*** Opening TASK DATA ***

--- src/rtl/vedic_mult_scheduler_pkg.sv ---
// Shared definitions for the SIVAA Yantra multiplier scheduler: FSM encodings,
// default widths and a constant-evaluable clog2.
package sivaa_sched_pkg;

  localparam int DEF_NUM_REQ      = 4;
  localparam int DEF_W            = 8;
  localparam int DEF_MULT_LAT     = 3;
  localparam int DEF_FIFO_DEPTH   = 4;
  localparam int DEF_THROTTLE_GAP = 4;

  typedef enum logic [1:0] {
    SCHED_RUN  = 2'd0,
    SCHED_GAP  = 2'd1,
    SCHED_HALT = 2'd2
  } sched_state_e;

  function automatic int clog2(input int value);
    int r;
    r = 0;
    while ((1 << r) < value) r = r + 1;
    return r;
  endfunction

endpackage

--- src/rtl/vedic_mult_scheduler_if.sv ---
// Request and response bundle between the requesters, the result consumer and
// the shared multiplier scheduler.
interface vedic_mult_scheduler_if #(
  parameter int NUM_REQ = sivaa_sched_pkg::DEF_NUM_REQ,
  parameter int W       = sivaa_sched_pkg::DEF_W
);
  localparam int ID_W = sivaa_sched_pkg::clog2(NUM_REQ);

  logic [NUM_REQ-1:0]   req_valid;
  logic [NUM_REQ-1:0]   req_ready;
  logic [NUM_REQ*W-1:0] req_a;
  logic [NUM_REQ*W-1:0] req_b;
  logic                 resp_valid;
  logic                 resp_ready;
  logic [ID_W-1:0]      resp_id;
  logic [2*W-1:0]       resp_product;

  modport master (
    output req_valid, req_a, req_b, resp_ready,
    input  req_ready, resp_valid, resp_id, resp_product
  );

  modport slave (
    input  req_valid, req_a, req_b, resp_ready,
    output req_ready, resp_valid, resp_id, resp_product
  );
endinterface

--- src/rtl/vedic_mult_pipe.sv ---
// Urdhva Tiryagbhyam multiplier: crosswise column sums are registered in stage 1,
// folded into the product and carried with valid/id through MULT_LAT stages.
module vedic_mult_pipe
  import sivaa_sched_pkg::*;
#(
  parameter int W        = DEF_W,
  parameter int MULT_LAT = DEF_MULT_LAT,
  parameter int ID_W     = 2
) (
  input  logic            clk,
  input  logic            rst,
  input  logic            in_valid,
  input  logic [ID_W-1:0] in_id,
  input  logic [W-1:0]    in_a,
  input  logic [W-1:0]    in_b,
  output logic            out_valid,
  output logic [ID_W-1:0] out_id,
  output logic [2*W-1:0]  out_product
);
  localparam int CW = clog2(W + 1);

  logic [CW-1:0]   col_d [2*W-1];
  logic [CW-1:0]   col_q [2*W-1];
  logic [2*W-1:0]  prod_c;
  logic [MULT_LAT-1:0] v_q;
  logic [ID_W-1:0] id_q [MULT_LAT];

  // Column k collects every a[i]&b[j] with i+j == k; carries resolve in the fold.
  always_comb begin
    for (int k = 0; k < 2*W-1; k++) col_d[k] = '0;
    for (int i = 0; i < W; i++)
      for (int j = 0; j < W; j++)
        col_d[i+j] = col_d[i+j] + CW'(in_a[i] & in_b[j]);
  end

  always_comb begin
    prod_c = '0;
    for (int k = 0; k < 2*W-1; k++)
      prod_c = prod_c + ((2*W)'(col_q[k]) << k);
  end

  always_ff @(posedge clk) begin
    col_q <= col_d;
    id_q[0] <= in_id;
    for (int s = 1; s < MULT_LAT; s++) id_q[s] <= id_q[s-1];
  end

  always_ff @(posedge clk) begin
    if (rst) begin
      v_q <= '0;
    end else begin
      v_q[0] <= in_valid;
      for (int s = 1; s < MULT_LAT; s++) v_q[s] <= v_q[s-1];
    end
  end

  generate
    if (MULT_LAT == 1) begin : g_direct
      assign out_product = prod_c;
    end else begin : g_chain
      logic [2*W-1:0] p_q [MULT_LAT-1];
      always_ff @(posedge clk) begin
        p_q[0] <= prod_c;
        for (int s = 1; s < MULT_LAT-1; s++) p_q[s] <= p_q[s-1];
      end
      assign out_product = p_q[MULT_LAT-2];
    end
  endgenerate

  assign out_valid = v_q[MULT_LAT-1];
  assign out_id    = id_q[MULT_LAT-1];
endmodule

--- src/rtl/vedic_mult_scheduler.sv ---
// Round-robin, credit-limited issue into one shared Vedic multiplier with a
// tagged result FIFO and thermal throttle/emergency handling.
//   state | meaning
//   RUN   | issue allowed when credits remain
//   GAP   | throttled spacing after an issue, counting down
//   HALT  | emergency: no issue, in-flight work drains
module vedic_mult_scheduler
  import sivaa_sched_pkg::*;
#(
  parameter int NUM_REQ      = DEF_NUM_REQ,
  parameter int W            = DEF_W,
  parameter int MULT_LAT     = DEF_MULT_LAT,
  parameter int FIFO_DEPTH   = DEF_FIFO_DEPTH,
  parameter int THROTTLE_GAP = DEF_THROTTLE_GAP
) (
  input  logic                  clk,
  input  logic                  rst,
  vedic_mult_scheduler_if.slave bus,
  input  logic                  throttle,
  input  logic                  emergency,
  output logic                  busy,
  output logic [15:0]           issue_count
);
  localparam int ID_W = clog2(NUM_REQ);
  localparam int CW   = clog2(FIFO_DEPTH + 1);
  localparam int PW   = (clog2(FIFO_DEPTH) > 0) ? clog2(FIFO_DEPTH) : 1;
  localparam int GW   = clog2(THROTTLE_GAP);

  sched_state_e    state_q;
  logic [GW-1:0]   gap_q;
  logic [ID_W-1:0] rr_q;
  logic [CW-1:0]   inflight_q, fifo_cnt_q, inflight_d, fifo_cnt_d;
  logic [PW-1:0]   wr_ptr_q, rd_ptr_q;
  logic [2*W-1:0]  mem_prod [FIFO_DEPTH];
  logic [ID_W-1:0] mem_id   [FIFO_DEPTH];

  logic [CW:0]        outstanding;
  logic               can_issue, fire, found, push, pop, resp_valid_w;
  logic [ID_W-1:0]    grant_idx, idx;
  logic [NUM_REQ-1:0] grant;
  logic [W-1:0]       op_a, op_b;
  logic               pipe_v;
  logic [ID_W-1:0]    pipe_id;
  logic [2*W-1:0]     pipe_prod;

  // Credits come from registered counts only, so a pop frees a slot one cycle later.
  always_comb begin
    outstanding = {1'b0, inflight_q} + {1'b0, fifo_cnt_q};
    can_issue   = (state_q == SCHED_RUN) && (outstanding < (CW+1)'(FIFO_DEPTH));
    grant       = '0;
    grant_idx   = '0;
    found       = 1'b0;
    idx         = '0;
    for (int k = 0; k < NUM_REQ; k++) begin
      idx = ID_W'((int'(rr_q) + k) % NUM_REQ);
      if (!found && bus.req_valid[idx]) begin
        found     = 1'b1;
        grant_idx = idx;
      end
    end
    if (found && can_issue) grant[grant_idx] = 1'b1;
  end

  assign bus.req_ready = grant;
  assign fire          = |grant;
  assign op_a          = bus.req_a[grant_idx*W +: W];
  assign op_b          = bus.req_b[grant_idx*W +: W];

  vedic_mult_pipe #(.W(W), .MULT_LAT(MULT_LAT), .ID_W(ID_W)) u_pipe (
    .clk(clk), .rst(rst),
    .in_valid(fire), .in_id(grant_idx), .in_a(op_a), .in_b(op_b),
    .out_valid(pipe_v), .out_id(pipe_id), .out_product(pipe_prod)
  );

  assign resp_valid_w     = (fifo_cnt_q != '0);
  assign bus.resp_valid   = resp_valid_w;
  assign bus.resp_id      = mem_id[rd_ptr_q];
  assign bus.resp_product = mem_prod[rd_ptr_q];
  assign push             = pipe_v;
  assign pop              = resp_valid_w & bus.resp_ready;
  assign inflight_d       = inflight_q + CW'(fire) - CW'(pipe_v);
  assign fifo_cnt_d       = fifo_cnt_q + CW'(push) - CW'(pop);

  always_ff @(posedge clk) begin
    if (rst) begin
      inflight_q  <= '0;
      fifo_cnt_q  <= '0;
      wr_ptr_q    <= '0;
      rd_ptr_q    <= '0;
      rr_q        <= '0;
      busy        <= 1'b0;
      issue_count <= '0;
      for (int i = 0; i < FIFO_DEPTH; i++) begin
        mem_prod[i] <= '0;
        mem_id[i]   <= '0;
      end
    end else begin
      inflight_q <= inflight_d;
      fifo_cnt_q <= fifo_cnt_d;
      busy       <= (inflight_d != '0) || (fifo_cnt_d != '0);
      if (push) begin
        mem_prod[wr_ptr_q] <= pipe_prod;
        mem_id[wr_ptr_q]   <= pipe_id;
        wr_ptr_q <= (wr_ptr_q == PW'(FIFO_DEPTH-1)) ? '0 : wr_ptr_q + 1'b1;
      end
      if (pop) rd_ptr_q <= (rd_ptr_q == PW'(FIFO_DEPTH-1)) ? '0 : rd_ptr_q + 1'b1;
      if (fire) begin
        rr_q        <= (grant_idx == ID_W'(NUM_REQ-1)) ? '0 : grant_idx + 1'b1;
        issue_count <= issue_count + 16'd1;
      end
    end
  end

  always_ff @(posedge clk) begin
    if (rst) begin
      state_q <= SCHED_RUN;
      gap_q   <= '0;
    end else if (emergency) begin
      state_q <= SCHED_HALT;
    end else begin
      case (state_q)
        SCHED_RUN: begin
          if (fire && throttle) begin
            state_q <= SCHED_GAP;
            gap_q   <= GW'(THROTTLE_GAP-1);
          end
        end
        SCHED_GAP: begin
          if (!throttle || gap_q == GW'(1)) state_q <= SCHED_RUN;
          else                              gap_q   <= gap_q - 1'b1;
        end
        default: state_q <= SCHED_RUN;
      endcase
    end
  end
endmodule

--- src/flat_wrapper.sv ---
// flat-port wrapper written by rule: the top's interface ports become plain ports
module vedic_mult_scheduler_flat import sivaa_sched_pkg::*;
#(
  parameter int NUM_REQ      = DEF_NUM_REQ,
  parameter int W            = DEF_W,
  parameter int MULT_LAT     = DEF_MULT_LAT,
  parameter int FIFO_DEPTH   = DEF_FIFO_DEPTH,
  parameter int THROTTLE_GAP = DEF_THROTTLE_GAP
)
  (clk, rst, throttle, emergency, busy, issue_count, bus_req_valid, bus_req_a, bus_req_b, bus_resp_ready, bus_req_ready, bus_resp_valid, bus_resp_id, bus_resp_product);
  vedic_mult_scheduler_if #(.NUM_REQ(NUM_REQ), .W(W)) bus_i ();
  input  logic clk;
  input  logic rst;
  input  logic throttle;
  input  logic emergency;
  output logic busy;
  output logic [15:0] issue_count;
  input wire logic [$bits(bus_i.req_valid)-1:0] bus_req_valid;
  input wire logic [$bits(bus_i.req_a)-1:0] bus_req_a;
  input wire logic [$bits(bus_i.req_b)-1:0] bus_req_b;
  input wire logic [$bits(bus_i.resp_ready)-1:0] bus_resp_ready;
  output wire logic [$bits(bus_i.req_ready)-1:0] bus_req_ready;
  output wire logic [$bits(bus_i.resp_valid)-1:0] bus_resp_valid;
  output wire logic [$bits(bus_i.resp_id)-1:0] bus_resp_id;
  output wire logic [$bits(bus_i.resp_product)-1:0] bus_resp_product;
  assign bus_i.req_valid = bus_req_valid;
  assign bus_i.req_a = bus_req_a;
  assign bus_i.req_b = bus_req_b;
  assign bus_i.resp_ready = bus_resp_ready;
  assign bus_req_ready = bus_i.req_ready;
  assign bus_resp_valid = bus_i.resp_valid;
  assign bus_resp_id = bus_i.resp_id;
  assign bus_resp_product = bus_i.resp_product;
  vedic_mult_scheduler #(.NUM_REQ(NUM_REQ), .W(W), .MULT_LAT(MULT_LAT), .FIFO_DEPTH(FIFO_DEPTH), .THROTTLE_GAP(THROTTLE_GAP)) u_core (.clk(clk), .rst(rst), .bus(bus_i), .throttle(throttle), .emergency(emergency), .busy(busy), .issue_count(issue_count));
endmodule
--- config.mk ---
export PLATFORM = sky130hd
export DESIGN_NAME = vedic_mult_scheduler_flat
export DESIGN_NICKNAME = d
export VERILOG_FILES = /design/src/rtl/vedic_mult_scheduler_pkg.sv /design/src/rtl/vedic_mult_scheduler_if.sv /design/src/rtl/vedic_mult_pipe.sv /design/src/rtl/vedic_mult_scheduler.sv /design/src/flat_wrapper.sv
export SDC_FILE = /design/constraint.sdc
export NUM_CORES = 1
export LEC_CHECK = 0
export CELL_PAD_IN_SITES_DETAIL_PLACEMENT = 1
export CELL_PAD_IN_SITES_GLOBAL_PLACEMENT = 2
export CORE_MARGIN = 8
export CORE_UTILIZATION = 30
export CTS_CLUSTER_DIAMETER = 100
export DETAILED_ROUTE_END_ITERATION = 10
export GPL_TIMING_DRIVEN = 0
export HOLD_SLACK_MARGIN = 0.02
export PLACE_DENSITY_LB_ADDON = 0.1
export SLEW_MARGIN = 20
export SYNTH_ARGS = -nofsm -noshare
export SYNTH_HDL_FRONTEND = slang
export SYNTH_SLANG_ARGS = --single-unit
--- constraint.sdc ---
create_clock -name clk -period 6 [get_ports clk]
set_input_delay 0.9 -clock clk [delete_from_list [all_inputs] [get_ports clk]]
set_output_delay 0.9 -clock clk [all_outputs]
set_load 0.05 [all_outputs]
Word level (Yosys, flattened, before mapping)
Memories as Yosys holds them, arrays and structs flattened. A register that Yosys moved wholly into a read port is not among the register bits.
Cells that the tools add are included.
Word-level totals
  bits in registers: 87
  latch bits: 0
  memory bits (writable): 110
  memory bits (read-only): 0
  word-level logic and storage cells: 260
  memories: 4
Memory list
  u_core.mem_prod: depth 4, width 16, read ports 1, clocked after memory_dff 1, write ports 4, RTL line vedic_mult_scheduler.sv:34  | logic [2*W-1:0] mem_prod [FIFO_DEPTH];
  u_core.u_pipe.g_chain.p_q: depth 2, width 16, read ports 2, clocked after memory_dff 0, write ports 2, RTL line vedic_mult_pipe.sv:61  | logic [2*W-1:0] p_q [MULT_LAT-1];
  u_core.mem_id: depth 4, width 2, read ports 1, clocked after memory_dff 1, write ports 4, RTL line vedic_mult_scheduler.sv:35  | logic [ID_W-1:0] mem_id [FIFO_DEPTH];
  u_core.u_pipe.id_q: depth 3, width 2, read ports 3, clocked after memory_dff 0, write ports 3, RTL line vedic_mult_pipe.sv:26  | logic [ID_W-1:0] id_q [MULT_LAT];
Cells by class
  $add $sub $neg: 76
  multipliers: 0
  divide/modulo/power cells: 0
  magnitude comparators: 7
  equal/unequal tests: 10
  shift-type cells: 2
  multiplexer cells: 44
  bitwise gates (word level): 66
  reduce and logical (&&, ||, !) cells: 25
Operators with widths (number)
  1-bit bitwise AND: 65
  4-bit by 1-bit adder with 4-bit output: 16
  32-bit by 6-bit variable part select with 8-bit output: 2
  16-bit by 15-bit adder with 16-bit output: 3
  2-bit 2-to-1 mux: 19
  3-bit by 1-bit adder with 4-bit output: 9
  2-bit by 1-bit adder with 3-bit output: 11
  1-bit by 1-bit adder with 2-bit output: 13
  15-bit by 15-bit adder with 16-bit output: 1
  16-bit by 1-bit adder with 16-bit output, second input constant: 1
  1-bit 2-to-1 mux: 16
  16-bit 2-to-1 mux: 1
  16-bit OR reduction: 1
  14-bit by 14-bit adder with 15-bit output: 1
  2-bit by 3-bit < comparator with 1-bit output, second input constant: 5
  13-bit by 13-bit adder with 14-bit output: 1
  12-bit by 12-bit adder with 13-bit output: 1
  11-bit by 11-bit adder with 12-bit output: 1
  10-bit by 10-bit adder with 11-bit output: 1
  9-bit by 9-bit adder with 10-bit output: 1
  8-bit by 8-bit adder with 9-bit output: 1
  3-bit nonzero test: 3
  2-bit by 1-bit adder with 2-bit output, second input constant: 4
  7-bit by 7-bit adder with 8-bit output: 1
  other kinds (29): 52

Logic depth before layout (Yosys ltp)
  depth after elaboration: 22
  mapped depth: 15

Cells and area by module
A second synthesis with hierarchy kept.
Unflattened totals
  cell total of the unflattened synthesis: 844
  area, all modules: 9459.1 µm²
By module, submodules not included
  vedic_mult_scheduler: times used 1, cells an instance 471, area an instance 5365.1 µm²
  vedic_mult_pipe: times used 1, cells an instance 373, area an instance 4093.9 µm²

Worst setup path before layout
OpenSTA, ideal clock, no wires.
  path kind: in2reg
  start point: in bus_req_valid[1]
  end point: reg u_core.u_pipe.col_q[30] (netlist name)
  library setup time: 118 ps
  arrival: 4732 ps
  required time: 5882 ps
  setup slack: 1150 ps
  stages on the path: 14
  path buffers: 1
  cell sequence: nand2b_1 -> a21oi_2 -> a211oi_4 -> buf_6 -> a211oi_2 -> or4_1 -> fa_1 -> fa_1 -> inv_1 -> fa_1 -> ha_1 -> inv_1 -> fa_1 -> xnor2_1
RTL lines
  start: declaration: RTL line flat_wrapper.sv:18  | input wire logic [$bits(bus_i.req_valid)-1:0] bus_req_valid;
  end signal: assignment: RTL line vedic_mult_pipe.sv:43  | col_q <= col_d;
  end: declaration: RTL line vedic_mult_pipe.sv:23  | logic [CW-1:0] col_q [2*W-1];

==> flow_summary.toml <==
[placement]
place_area_mm2 = 0.0109
dp_cells = 1274
globalplace.congestion = 0.791
dpl.hpwl_um = 18600
numPortBuffers = 112

[sta]
worstMarginPinSlew_ps = 1070
period_needed_ps = 5530
rsz0062_at_grt = "no"
final_hold_viol_count = 0
max-slew-margin-rel_pct = 27.9
setup-violations-final = 0
max_freq_mhz = 181
clock_skew_ps = 20.8
fin_crit_sh_pct = 92.2
timing.final.max_slew_violations = 0

[finish]
utilization_pct = 37.8
nets = 1060
fill_cells = 3296
drive_above_1_share_pct = 11.1
area_delta_synth_final_pct = 24.2
final_cells = 1306
n_antenna_cell = 0
design_area_mm2 = 0.0115

[die]
io_pins = 113
die_area_mm2 = 0.0368
placeableCoreArea_mm2 = 0.0305
initial_core_util_pct = 30.4
dieWidth_um = 192
die_h_um = 192
rows = 64

[min_path]
worstHoldStart = "u_core.u_pipe.g_chain.p_q[0][0]"
min_path_type = "flop to flop"

[setup_path]
crit_slowest_cell = "a211oi_1"
regToRegStartpoint = "u_core.rr_q[1]"
cpPeakStageDelay_ps = 900
critical_path_class = "input port to flop"
cp_common_cell = "fa_1"
endpoint_kind = "flop"
crit_chain = "clkdlybuf4s50_1, nand2b_1, o221ai_2, and2_4, inv_4, buf_6, a211oi_1, or4_1, fa_1, fa_1, inv_1, fa_1, ha_1, inv_1, fa_1, xnor2_1"
worstPathArrival_ps = 5850
cp.required_ps = 6310
startpoint_type = "input port"
cp-startpoint = "bus_req_valid[1]"
crit_fanout = 10

[clock_network]
cts_tree = "built"
cts_max_level = 4
cts_setup_buffers = 0
numCtsBuffers = 17
cts_resized = 0
clock_path_buffers = 2
clock-sinks = 186
clk_pin_slew_ps = 70
clock-root-buffer = "clkbuf_16"
holdBufCountCts = 0
clk_latency_ps = 430

[yosys]
synth_flop_cell = "dfxtp_1"
ys_ff_latch = 186
ys_async_sr_fraction_pct = 0
syn_nets = 929
synth.avg_cell_area_um2 = 12.1
ys_seq_area_share_pct = 47.9
yosysWarnings = 0
synth_cell_types = 53
postSynthCellCount = 766
synth_edf_count = 72
synth.area.top_cells = "dfxtp_1, edfxtp_1, fa_1"
synth_top_area_cell = "dfxtp_1"
netlist.area_leader.share_pct = 24.6
syn_area_mm2 = 0.00928

[global_routing]
grt_max_degree = 20
grt_pass1_vias = 7108
antenna_found_initial = 0
gr-total-overflow = 0
grt_use_total_pct = 13.4
grt_pass1_wl_um = 38700

[power]
p_leak_nw = 4.48
irDropWorstVdd_mv = 0.220
power_density_mw_per_mm2 = 570

[drt]
drt-total-wl_um = 24200
drtIter0Drc = 263
first_pass_iters = 4
drc_errors = 0
via_per_inst = 4.84
via_count = 6323
postRouteAntennaNets = 0
post_drt_wl_per_cell_um = 18.6

[status]
status = "completed"

[run]
max_cap_violations = 0
==> cells in the mapped netlist, drive strengths merged (2+ instances only) <==
| cell type | instances |
|---|---|
| a211oi | 33 |
| a21oi | 24 |
| a31oi | 3 |
| and2 | 76 |
| and3 | 36 |
| and4 | 3 |
| buf | 7 |
| clkbuf | 19 |
| dfxtp | 114 |
| edfxtp | 72 |
| fa | 41 |
| ha | 49 |
| inv | 60 |
| mux2i | 3 |
| mux4 | 18 |
| nand2 | 15 |
| nand2b | 6 |
| nand3 | 8 |
| nand4 | 4 |
| nor2 | 20 |
| nor2b | 10 |
| nor3 | 4 |
| nor3b | 2 |
| nor4 | 48 |
| o211ai | 2 |
| o21a | 4 |
| o21ai | 14 |
| o31a | 2 |
| o31ai | 4 |
| or2 | 4 |
| or3 | 14 |
| or4 | 25 |
| xnor2 | 11 |
| xor2 | 2 |
==> layout by cell type (no fill, tap or decap), types with 27 or more instances in the layout <==
cell / instances
dfxtp_1: 114
clkdlybuf4s50_1: 112
and2_1: 75
edfxtp_1: 72
inv_1: 58
ha_1: 49
nor4_1: 47
fa_1: 41
and3_1: 36
a211oi_2: 27
==> worst paths after layout <==
check	to	slack [ps]	cells after the start
worst max register to register	u_core.u_pipe.col_q[30]	1060	15
worst min-delay path	u_core.u_pipe.g_chain.p_q[0][16]	320	0
worst max-delay path	u_core.u_pipe.col_q[30]	470	16
worst min register to register	u_core.u_pipe.g_chain.p_q[0][16]	320	0
==> per-stage QoR <==
stage          setup slack, ps  power, W  hold slack (ps)  TNS (ps)
2_1_floorplan             1150   0.00446              310         0
3_3_place_gp              94.7   0.00545              313         0
3_5_place_dp             -6.15   0.00551              313     -6.15
4_1_cts                    458   0.00670              323         0
5_1_grt                    293   0.00721              330         0
6_report                   469   0.00657              320         0
==> cells by family after synthesis <==
group                      share of synthesized area (%)
and+or+nand+nor                                     18.2
DFF                                                 47.9
AOI/OAI and AO/OA                                   8.74
adders and majority gates                           15.5
buffers and inverters                               3.84
muxes                                               4.69
xor gates and xnor gates                            1.23
==> where the power goes <==
group	switching [W]	leakage, nW	total (W)	internal (W)
Combinational	0.00210	2.50	0.00358	0.00148
Clock	0.000530	0.289	0.00113	0.000598
Sequential	0.000167	1.69	0.00186	0.00169
Total	0.00279	4.48	0.00657	0.00377
==> sequential cells by signal, summed over array words and instances (netlist names), 6 cells and up, named ones only <==
| name | flops |
|---|---|
| u_core.u_pipe.g_chain.p_q | 32 |
| u_core.u_pipe.id_q | 6 |
| u_core.u_pipe.col_q | 38 |
| u_core.issue_count | 16 |
| u_core.mem_id | 8 |
| u_core.mem_prod | 64 |
==> cell type report <==
class                   count  area (um2)  area share [%]
plain buffers              26         126            1.10
inverters                  60         230            2.00
clock inverters            15         173            1.50
multi-input cells         494        4510            39.1
repair buffers            112        1120            9.73
clock buffers              17         425            3.69
flip-flops and latches    186        4440            38.6
well taps                 396         495            4.30
==> routing by layer <==
metal	GRT usage [%]	up-vias	wire [um]
met1	17.2	3101	11600
li1	-	3058	-
met3	2.96	22	1050
met2	22.2	142	11400
met4	3.88	0	269
met5	0	-	0
==> worst max-delay path, delay by kind of cell <==
family / cells / cell delay (ps)
simple gates: 3 / 730
fa+ha+maj: 5 / 2100
buf+inv: 5 / 760
xor+xnor: 1 / 140
compound gates: 2 / 1220
Power figures use the tool's default switching activity.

*** Closing TASK DATA ***

→ **WHAT YOU HAVE TO DO**
From the records above, quote only the lines running from the line with "magnitude comparators: 7" to the line with "3-bit by 1-bit adder with 4-bit output: 9", both lines included.

→ **TASK RESPONSE**
  magnitude comparators: 7
  equal/unequal tests: 10
  shift-type cells: 2
  multiplexer cells: 44
  bitwise gates (word level): 66
  reduce and logical (&&, ||, !) cells: 25
Operators with widths (number)
  1-bit bitwise AND: 65
  4-bit by 1-bit adder with 4-bit output: 16
  32-bit by 6-bit variable part select with 8-bit output: 2
  16-bit by 15-bit adder with 16-bit output: 3
  2-bit 2-to-1 mux: 19
  3-bit by 1-bit adder with 4-bit output: 9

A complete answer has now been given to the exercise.